Transition path sampling of clathrate hydrate formation

Open Access
Authors
Supervisors
Cosupervisors
Award date 09-03-2021
ISBN
  • 9789464212211
Number of pages 198
Organisations
  • Faculty of Science (FNWI) - Van 't Hoff Institute for Molecular Sciences (HIMS)
  • Faculty of Science (FNWI) - Institute of Physics (IoP) - Van der Waals-Zeeman Institute (WZI)
Abstract
Mixtures of methane gas & water forms ice-like solid methane hydrates (MH) via homogeneous nucleation. MH have important industrial and climate implications, yet their formation is poorly understood. Obtaining such understanding could lead to improved control of crystallization, as well as insight in polymorph selection in general, but is hampered by limited experimental resolution. Until now direct molecular dynamics simulations was used which could provide such insight, but is not feasible for realistic conditions due to rare event nature of nucleation. We harvest ensemble of the rare unbiased nucleation trajectories by employing Transition Path Sampling (TPS) and Transition Interface Sampling (TIS).
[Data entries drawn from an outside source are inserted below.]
File: src/rtl/pc_sequencer.sv
// Program counter sequencer: increment/wrap, absolute jump, relative branch and
// call/return through a small LIFO return stack, with range and stack fault flags.
module pc_sequencer #(
    parameter int N           = 8,
    parameter int DEPTH       = 9,
    parameter int STACK_DEPTH = 4
) (
    input  logic                             clk,
    input  logic                             reset,
    input  logic                             stall,
    input  logic                             jump,
    input  logic [N-1:0]                     jump_addr,
    input  logic                             branch_en,
    input  logic                             branch_cond,
    input  logic [N-1:0]                     branch_off,
    input  logic                             call,
    input  logic                             ret,
    output logic [N-1:0]                     counter,
    output logic [$clog2(STACK_DEPTH+1)-1:0] sp,
    output logic                             addr_err,
    output logic                             stack_ovf,
    output logic                             stack_unf
);

    localparam int SPW = $clog2(STACK_DEPTH + 1);
    localparam int AW  = (STACK_DEPTH > 1) ? $clog2(STACK_DEPTH) : 1;

    localparam logic [N-1:0]   LAST    = N'(DEPTH - 1);
    localparam logic [N:0]     DEPTH_U = (N + 1)'(DEPTH);
    localparam logic [N+1:0]   DEPTH_B = (N + 2)'(DEPTH);
    localparam logic [SPW-1:0] SP_FULL = SPW'(STACK_DEPTH);

    logic [N-1:0]   stack_mem [0:(2**AW)-1];

    logic [N-1:0]   counter_next;
    logic [SPW-1:0] sp_next;
    logic           addr_err_next;
    logic           stack_ovf_next;
    logic           stack_unf_next;
    logic           push_en;

    logic [N-1:0]   incr;
    logic [N-1:0]   top;
    logic [SPW-1:0] sp_dec;
    logic           jump_bad;
    logic [N-1:0]   jump_tgt;
    logic [N+1:0]   branch_tgt;
    logic           branch_bad;

    assign incr     = (counter == LAST) ? '0 : counter + N'(1);
    assign sp_dec   = sp - SPW'(1);
    assign top      = stack_mem[sp_dec[AW-1:0]];
    assign jump_bad = ({1'b0, jump_addr} >= DEPTH_U);
    assign jump_tgt = jump_bad ? '0 : jump_addr;

    // Two extra bits hold the sign and the carry, so a negative or overflowing
    // target is caught instead of wrapping modulo 2**N.
    assign branch_tgt = {2'b00, counter} + {{2{branch_off[N-1]}}, branch_off};
    assign branch_bad = branch_tgt[N+1] || (branch_tgt >= DEPTH_B);

    always_comb begin
        counter_next   = counter;
        sp_next        = sp;
        addr_err_next  = 1'b0;
        stack_ovf_next = stack_ovf;
        stack_unf_next = stack_unf;
        push_en        = 1'b0;
        if (stall) begin
            counter_next = counter;
        end else if (ret) begin
            if (sp != '0) begin
                counter_next = top;
                sp_next      = sp_dec;
            end else begin
                stack_unf_next = 1'b1;
                counter_next   = incr;
            end
        end else if (call) begin
            if (sp < SP_FULL) begin
                push_en       = 1'b1;
                sp_next       = sp + SPW'(1);
                counter_next  = jump_tgt;
                addr_err_next = jump_bad;
            end else begin
                stack_ovf_next = 1'b1;
                counter_next   = incr;
            end
        end else if (jump) begin
            counter_next  = jump_tgt;
            addr_err_next = jump_bad;
        end else if (branch_en && branch_cond) begin
            counter_next  = branch_bad ? '0 : branch_tgt[N-1:0];
            addr_err_next = branch_bad;
        end else begin
            counter_next = incr;
        end
    end

    // Return stack storage is never reset; sp alone decides which entries are live.
    always_ff @(posedge clk) begin
        if (push_en) begin
            stack_mem[sp[AW-1:0]] <= incr;
        end
    end

    always_ff @(posedge clk or negedge reset) begin
        if (!reset) begin
            counter   <= '0;
            sp        <= '0;
            addr_err  <= 1'b0;
            stack_ovf <= 1'b0;
            stack_unf <= 1'b0;
        end else begin
            counter   <= counter_next;
            sp        <= sp_next;
            addr_err  <= addr_err_next;
            stack_ovf <= stack_ovf_next;
            stack_unf <= stack_unf_next;
        end
    end

endmodule

File: config.mk
export PLATFORM = sky130hd
export DESIGN_NAME = pc_sequencer
export DESIGN_NICKNAME = d
export VERILOG_FILES = /design/src/rtl/pc_sequencer.sv
export SDC_FILE = /design/constraint.sdc
export NUM_CORES = 1
export LEC_CHECK = 0
export CORE_ASPECT_RATIO = 1.2
export CORE_MARGIN = 10
export CORE_UTILIZATION = 48
export CTS_BUF_LIST = sky130_fd_sc_hd__clkbuf_2
export DETAILED_ROUTE_END_ITERATION = 16
export PLACE_DENSITY_LB_ADDON = 0.15
export SLEW_MARGIN = 20
export SYNTH_ARGS = -nofsm -noshare
export SYNTH_HDL_FRONTEND = slang
export SYNTH_SLANG_ARGS = --single-unit
File: constraint.sdc
create_clock -name clk -period 5 [get_ports clk]
set_clock_uncertainty 0.2 [all_clocks]
set_input_delay 1.25 -clock clk [delete_from_list [all_inputs] [get_ports clk]]
set_output_delay 1.25 -clock clk [all_outputs]
set_load 0.03 [all_outputs]
==> flow_metrics.py <==
metrics = {
    "route": {
        "drt.antenna.violating_nets": 0,
        "drt-pass1-iter-count": 4,
        "vias_per_cell": 5.80,
        "wirelength_um": 6680,
        "wl_per_cell_um": 18.3,
        "drc_errors": 0,
        "vias": 2123,
        "first_iter_violations": 148,
    },
    "power": {
        "p_int_w": 0.00103,
        "vdd_ir_drop_max_mv": 0.284,
        "p_leak_nw": 1.30,
        "p_comb_share_pct": 53.5,
        "total_power_w": 0.00180,
        "power_frac_clock_pct": 11.7,
        "powerDensity_mw_per_mm2": 537,
        "seqPwrFrac_pct": 34.7,
        "netSwitchingFraction_pct": 43.2,
        "p_sw_w": 0.000779,
    },
    "synth": {
        "yosysTopAreaCellShare_pct": 33.6,
        "muxShareOfSynthArea_pct": 9.62,
        "yosysWarnings": 0,
        "synth_compound_area_share_pct": 16.0,
        "ys_seq_area_share_pct": 45.8,
        "synth_top_family_by_area": "compound AO/OA/AOI/OAI gates",
        "ys_types": 59,
        "yosys.area_share.simple_pct": 14.6,
        "synth-xor-area-share_pct": 3.06,
        "synth_area_mm2": 0.00286,
        "syn_inst": 249,
        "async_flop_share_pct": 30.4,
        "synth-main-ff-cell": "edfxtp_1",
        "yosys-top-cells-area": "edfxtp_1, dfrtp_1, ha_1",
        "synth_edf_count": 32,
        "ys_seq_elements": 46,
        "avgSynthCellArea_um2": 11.5,
        "syn_nets": 290,
        "synth_fa_ha_area_share_pct": 7.70,
        "yosysTopAreaCell": "edfxtp_1",
    },
    "timing": {
        "period_share_pct": 71.7,
        "rsz0062_at_grt": "no",
        "max_slew_margin_pct": 47.3,
        "fin_setup_tns_ns": 0,
        "fmax_mhz": 279,
        "worstMarginPinSlew_ns": 0.784,
        "hold_violations": 0,
        "whs_ns": 0.294,
        "finalSetupViolCount": 0,
        "period_minus_slack_ns": 3.58,
        "maxSlewViolCount": 0,
    },
    "worst_hold_path": {
        "hold_path_class": "reg2reg",
        "min-delay-start": "stack_unf",
    },
    "worst_setup_path": {
        "required_ns": 5.15,
        "cp-start-kind": "primary input",
        "cp-end-kind": "flop",
        "crit_type": "in2reg",
        "r2r_start": "sp[0]",
        "critPathArrivalTime_ns": 3.74,
        "crit_fanout": 5,
        "cp-startpoint": "branch_off[0]",
    },
    "cells_and_area": {
        "fill_cells": 511,
        "final_nets": 326,
        "utilization_pct": 58.9,
        "final_cell_mix": "clkdlybuf4s50_1, edfxtp_1, ha_1",
        "stdcell_count": 366,
        "synthToLayoutAreaGrowth_pct": 17.5,
        "antennaDiodeCount": 0,
        "layout-drive-gt1-share_pct": 6.64,
        "register_area_mm2": 0.00131,
        "multi_input_area_mm2": 0.00146,
        "final_common_cell": "clkdlybuf4s50_1",
    },
    "clocking": {
        "cts_buffers": 5,
        "cts_buffer_depth": 2,
        "postCtsResizedCells": 0,
        "cts.sinks": 46,
        "cts.clk_slew.worst_paths_ns": 0.24,
        "htree_levels": 2,
        "cts_tree": "yes",
        "ctsHoldBuffers": 0,
        "cts-root-buf": "clkbuf_2",
        "cts_setup_buffers": 0,
        "insertion_delay_ns": 0.42,
    },
    "placement": {
        "io_buffers": 37,
        "hpwlAfterDp_um": 5130,
        "gp_congestion": 0.860,
        "place_inst": 358,
    },
    "global_route": {
        "grt_max_degree": 18,
        "grt_usage_pct": 14.2,
        "grt_pass1_vias": 2201,
        "grt_pass1_wl_um": 11100,
        "antenna_found_initial": 0,
        "overflow": 0,
    },
    "job": {
        "drv_cap": 0,
    },
    "floorplan": {
        "placementRows": 30,
        "die_w_um": 90.5,
        "die_y_um": 105,
        "die_area_mm2": 0.00946,
        "core_area_mm2": 0.00571,
        "ioPinCount": 38,
        "start_util_pct": 50.2,
    },
    "status": {
        "outcome": "finished clean",
    },
}
-- metal layers --
layer | up-vias | track usage, % | wire, um
li1 | 1042 | - | -
met1 | 1028 | 16.3 | 2800
met5 | - | 0 | 0
met4 | 0 | 5.13 | 130
met3 | 11 | 2.93 | 202
met2 | 42 | 25.2 | 3550
-- final cells by class --
class	instances	area share, %
clock buffers	5	0.744
inverters	14	1.56
repair buffers	37	11.0
flip-flops and latches	46	39.0
well taps	80	2.98
multi-input cells	181	43.4
clock inverters	3	1.30
-- worst paths after layout --
check	end	slack, ns	cells past startpoint
setup / recovery	counter[3]	1.42	9
hold / removal	stack_unf	0.29	1
setup reg to reg	counter[0]	1.78	7
max in group asynchronous	sp[0]	3.17	1
min in group asynchronous	stack_ovf	0.99	1
hold reg to reg	stack_unf	0.29	1
-- through the flow --
stage | worst slack (ns) | instance area (um2)
floorplan | 1.60 | 2860
global placement | 1.04 | 3290
detailed placement | 0.962 | 3290
CTS | 1.42 | 3360
global route | 1.17 | 3360
finish | 1.42 | 3360
-- power by group through the flow --
| stage | Clock, W | Sequential [W] | Combinational (W) |
|---|---|---|---|
| global route | 0.000231 | 0.000639 | 0.00105 |
| CTS | 0.000218 | 0.000627 | 0.000967 |
| detailed placement | 0 | 0.000636 | 0.000959 |
| finish | 0.000212 | 0.000627 | 0.000966 |
| floorplan | 0 | 0.000682 | 0.000613 |
| global placement | 0 | 0.000635 | 0.000954 |
-- cells in the mapped netlist (2+ instances only) --
| cell | number |
|---|---|
| a21o_1 | 2 |
| o211ai_1 | 4 |
| a221o_1 | 3 |
| and2_0 | 2 |
| edfxtp_1 | 32 |
| a21oi_1 | 13 |
| and3_1 | 8 |
| a211o_1 | 3 |
| mux2_2 | 3 |
| mux2i_1 | 2 |
| a211oi_1 | 3 |
| mux4_1 | 7 |
| clkbuf_1 | 6 |
| ha_1 | 16 |
| a2111oi_0 | 2 |
| o31ai_1 | 3 |
| and2_1 | 6 |
| nand2b_1 | 2 |
| a31oi_1 | 6 |
| dfrtp_1 | 14 |
| xnor2_1 | 6 |
| nand3_1 | 8 |
| inv_1 | 13 |
| nor3_1 | 7 |
| nor2b_1 | 4 |
| a22o_1 | 2 |
| o21ai_0 | 9 |
| xor2_1 | 4 |
| nor2_1 | 13 |
| nor4_1 | 3 |
| nand2_1 | 15 |
-- kinds of logic after synthesis --
logic type / after synthesis
xor gates and xnor gates: 10
AOI/OAI and AO/OA: 65
muxes: 14
buffers and inverters: 22
adders and majority gates: 17
and+or+nand+nor: 75
DFF: 46
-- critical path, cell delays in order --
cell	delay, ns
clkdlybuf4s50_1	0.40
ha_1	0.23
fa_1	0.43
a211oi_2	0.33
o21ai_0	0.18
a211o_1	0.28
mux2i_1	0.22
o21ai_1	0.15
o31ai_1	0.28
-- registers in the layout (all words and copies together) (netlist names) --
register	cells
counter	8
stack_mem	32
stack_unf	1
stack_ovf	1
sp	3
addr_err	1
No activity file was read; power rests on OpenSTA's default activity.
File: config.mk
export PLATFORM = sky130hd
export DESIGN_NAME = wb_ctrl_pipe
export DESIGN_NICKNAME = d
export VERILOG_FILES = /design/src/rtl/wb_ctrl_pipe.sv
export SDC_FILE = /design/constraint.sdc
export NUM_CORES = 1
export LEC_CHECK = 0
export CORE_AREA = 2 2 162 164
export DETAILED_ROUTE_END_ITERATION = 8
export DIE_AREA = 0 0 164 166
export GPL_ROUTABILITY_DRIVEN = 1
export PLACE_DENSITY = 0.7
export SYNTH_ARGS = -nofsm -noshare
export SYNTH_HDL_FRONTEND = slang
export SYNTH_SLANG_ARGS = --single-unit
File: constraint.sdc
create_clock -name clk -period 2.4 [get_ports clk]
set_clock_uncertainty 0.05 [all_clocks]
set_input_delay 0.48 -clock clk [delete_from_list [all_inputs] [get_ports clk]]
set_output_delay 0.48 -clock clk [all_outputs]
set_load 0.05 [all_outputs]
File: src/rtl/wb_ctrl_pipe.sv
// Writeback-stage controller: M->W pipeline register, register-file write decode
// with load extension, and a short history of retired writes for decode forwarding.
module wb_ctrl_pipe #(
  parameter int DATA_W     = 32,
  parameter int HIST_DEPTH = 2
) (
  input  logic              clk,
  input  logic              rst_n,
  input  logic              in_valid,
  input  logic [31:0]       ins_M,
  input  logic [DATA_W-1:0] alu_res_M,
  input  logic [31:0]       mem_rdata_M,
  input  logic [1:0]        addr_lo_M,
  input  logic [DATA_W-1:0] pc8_M,
  input  logic [DATA_W-1:0] hi_M,
  input  logic [DATA_W-1:0] lo_M,
  input  logic              stall,
  input  logic              flush,
  output logic              valid_W,
  output logic [31:0]       ins_W,
  output logic              wb_we,
  output logic [4:0]        wb_addr,
  output logic [DATA_W-1:0] wb_data,
  input  logic [4:0]        fwd_rs_addr,
  input  logic [4:0]        fwd_rt_addr,
  output logic              fwd_rs_hit,
  output logic [DATA_W-1:0] fwd_rs_data,
  output logic              fwd_rt_hit,
  output logic [DATA_W-1:0] fwd_rt_data
);

  logic [5:0]        op_m;
  logic [5:0]        fn_m;
  logic              dec_wr;
  logic [4:0]        dec_dst;
  logic              is_load;
  logic              is_link;
  logic              is_mfhi;
  logic              is_mflo;
  logic [7:0]        ld_byte;
  logic [15:0]       ld_half;
  logic [31:0]       ld_word;
  logic              next_we;
  logic [DATA_W-1:0] next_data;
  logic              retire;

  logic              hist_v [HIST_DEPTH];
  logic [4:0]        hist_a [HIST_DEPTH];
  logic [DATA_W-1:0] hist_d [HIST_DEPTH];

  logic [DATA_W:0]   rs_res;
  logic [DATA_W:0]   rt_res;

  assign op_m = ins_M[31:26];
  assign fn_m = ins_M[5:0];

  always_comb begin
    dec_wr  = 1'b0;
    dec_dst = ins_M[20:16];
    is_load = 1'b0;
    is_link = 1'b0;
    is_mfhi = 1'b0;
    is_mflo = 1'b0;
    case (op_m)
      6'h00: begin
        dec_dst = ins_M[15:11];
        case (fn_m)
          6'h20, 6'h21, 6'h22, 6'h23, 6'h24, 6'h25, 6'h26, 6'h27,
          6'h2a, 6'h2b, 6'h02, 6'h03, 6'h04, 6'h06, 6'h07: dec_wr = 1'b1;
          // funct 0 is sll, but the all-zero word is the canonical nop
          6'h00: dec_wr = |ins_M;
          6'h09: begin dec_wr = 1'b1; is_link = 1'b1; end
          6'h10: begin dec_wr = 1'b1; is_mfhi = 1'b1; end
          6'h12: begin dec_wr = 1'b1; is_mflo = 1'b1; end
          default: dec_wr = 1'b0;
        endcase
      end
      6'h03: begin dec_wr = 1'b1; dec_dst = 5'd31; is_link = 1'b1; end
      6'h08, 6'h09, 6'h0a, 6'h0b, 6'h0c, 6'h0d, 6'h0e, 6'h0f: dec_wr = 1'b1;
      6'h20, 6'h21, 6'h23, 6'h24, 6'h25: begin dec_wr = 1'b1; is_load = 1'b1; end
      default: dec_wr = 1'b0;
    endcase
  end

  assign ld_byte = mem_rdata_M[{addr_lo_M, 3'b000} +: 8];
  assign ld_half = addr_lo_M[1] ? mem_rdata_M[31:16] : mem_rdata_M[15:0];

  always_comb begin
    ld_word = mem_rdata_M;
    case (op_m)
      6'h20:   ld_word = {{24{ld_byte[7]}}, ld_byte};
      6'h24:   ld_word = {24'd0, ld_byte};
      6'h21:   ld_word = {{16{ld_half[15]}}, ld_half};
      6'h25:   ld_word = {16'd0, ld_half};
      default: ld_word = mem_rdata_M;
    endcase
  end

  always_comb begin
    next_data = alu_res_M;
    if (is_load)      next_data = DATA_W'(ld_word);
    else if (is_link) next_data = pc8_M;
    else if (is_mfhi) next_data = hi_M;
    else if (is_mflo) next_data = lo_M;
  end

  assign next_we = in_valid & dec_wr & (dec_dst != 5'd0);

  // wb_addr/wb_data read as zero whenever no write is pending
  always_ff @(posedge clk or negedge rst_n) begin
    if (!rst_n) begin
      valid_W <= 1'b0;
      ins_W   <= '0;
      wb_we   <= 1'b0;
      wb_addr <= '0;
      wb_data <= '0;
    end else if (flush) begin
      valid_W <= 1'b0;
      ins_W   <= '0;
      wb_we   <= 1'b0;
      wb_addr <= '0;
      wb_data <= '0;
    end else if (!stall) begin
      valid_W <= in_valid;
      ins_W   <= in_valid ? ins_M : 32'd0;
      wb_we   <= next_we;
      wb_addr <= next_we ? dec_dst : 5'd0;
      wb_data <= next_we ? next_data : '0;
    end
  end

  // W leaves the stage on any edge that is not a pure stall
  assign retire = (flush | ~stall) & wb_we;

  always_ff @(posedge clk or negedge rst_n) begin
    if (!rst_n) begin
      for (int i = 0; i < HIST_DEPTH; i++) begin
        hist_v[i] <= 1'b0;
        hist_a[i] <= '0;
        hist_d[i] <= '0;
      end
    end else if (retire) begin
      for (int i = HIST_DEPTH - 1; i > 0; i--) begin
        hist_v[i] <= hist_v[i-1];
        hist_a[i] <= hist_a[i-1];
        hist_d[i] <= hist_d[i-1];
      end
      hist_v[0] <= 1'b1;
      hist_a[0] <= wb_addr;
      hist_d[0] <= wb_data;
    end
  end

  // Scan oldest to newest so the newest match overwrites; W has final say
  always_comb begin
    rs_res = '0;
    rt_res = '0;
    for (int i = HIST_DEPTH - 1; i >= 0; i--) begin
      if (hist_v[i] && hist_a[i] == fwd_rs_addr) rs_res = {1'b1, hist_d[i]};
      if (hist_v[i] && hist_a[i] == fwd_rt_addr) rt_res = {1'b1, hist_d[i]};
    end
    if (wb_we && wb_addr == fwd_rs_addr) rs_res = {1'b1, wb_data};
    if (wb_we && wb_addr == fwd_rt_addr) rt_res = {1'b1, wb_data};
    if (fwd_rs_addr == 5'd0) rs_res = '0;
    if (fwd_rt_addr == 5'd0) rt_res = '0;
  end

  assign fwd_rs_hit  = rs_res[DATA_W];
  assign fwd_rs_data = rs_res[DATA_W-1:0];
  assign fwd_rt_hit  = rt_res[DATA_W];
  assign fwd_rt_data = rt_res[DATA_W-1:0];

endmodule
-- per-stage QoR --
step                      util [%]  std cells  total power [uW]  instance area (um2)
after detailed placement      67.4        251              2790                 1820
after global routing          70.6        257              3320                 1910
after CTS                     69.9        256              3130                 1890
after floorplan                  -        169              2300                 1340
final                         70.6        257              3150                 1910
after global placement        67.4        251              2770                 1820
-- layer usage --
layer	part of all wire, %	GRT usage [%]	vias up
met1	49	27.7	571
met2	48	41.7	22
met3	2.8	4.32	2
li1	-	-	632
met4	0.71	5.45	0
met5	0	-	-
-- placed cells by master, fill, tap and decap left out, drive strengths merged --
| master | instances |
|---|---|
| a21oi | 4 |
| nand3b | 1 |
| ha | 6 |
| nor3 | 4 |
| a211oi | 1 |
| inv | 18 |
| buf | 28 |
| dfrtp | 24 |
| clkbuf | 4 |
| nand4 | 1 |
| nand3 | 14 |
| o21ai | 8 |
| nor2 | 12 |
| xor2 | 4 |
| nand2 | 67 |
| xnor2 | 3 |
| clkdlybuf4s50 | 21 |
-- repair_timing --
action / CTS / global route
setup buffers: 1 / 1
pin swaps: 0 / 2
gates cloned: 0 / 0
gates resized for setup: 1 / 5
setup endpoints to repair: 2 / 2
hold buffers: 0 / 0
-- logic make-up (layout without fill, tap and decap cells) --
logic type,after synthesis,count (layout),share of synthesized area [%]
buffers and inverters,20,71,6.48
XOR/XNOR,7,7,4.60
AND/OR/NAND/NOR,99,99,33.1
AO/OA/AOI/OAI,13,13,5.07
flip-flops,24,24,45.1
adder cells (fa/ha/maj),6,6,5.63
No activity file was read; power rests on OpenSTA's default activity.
These are trajectories that sample the free energy barrier across the liquid & solid phase. With an exorbitant simulation time of 4ms, we show that with decreasing undercooling the mechanism shifts from amorphous to crystalline polymorph formation. At intermediate temperature two mechanisms compete with each other. Reaction coordinate analysis reveals the amount of specific cage type is crucial for crystallisation, while irrelevant for amorphous solids. Polymorph selection is thus governed by kinetic accessibility of the correct cage type and occurs at precritical nucleus sizes against Ostwald’s step rule. We estimate the rate and nucleation barrier height for this process. Beyond this, we have explored carbon dioxide hydrate formation using similar methodology and got some novel and exciting new results. In the last part of the thesis, we applied machine learning algorithm to the data generated from TPS simulation of methane hydrate to find the reaction coordinate in the nucleation process. Overall, this thesis illustrates how a complicated process of nucleation can be fathomed crystal clearly, using path sampling.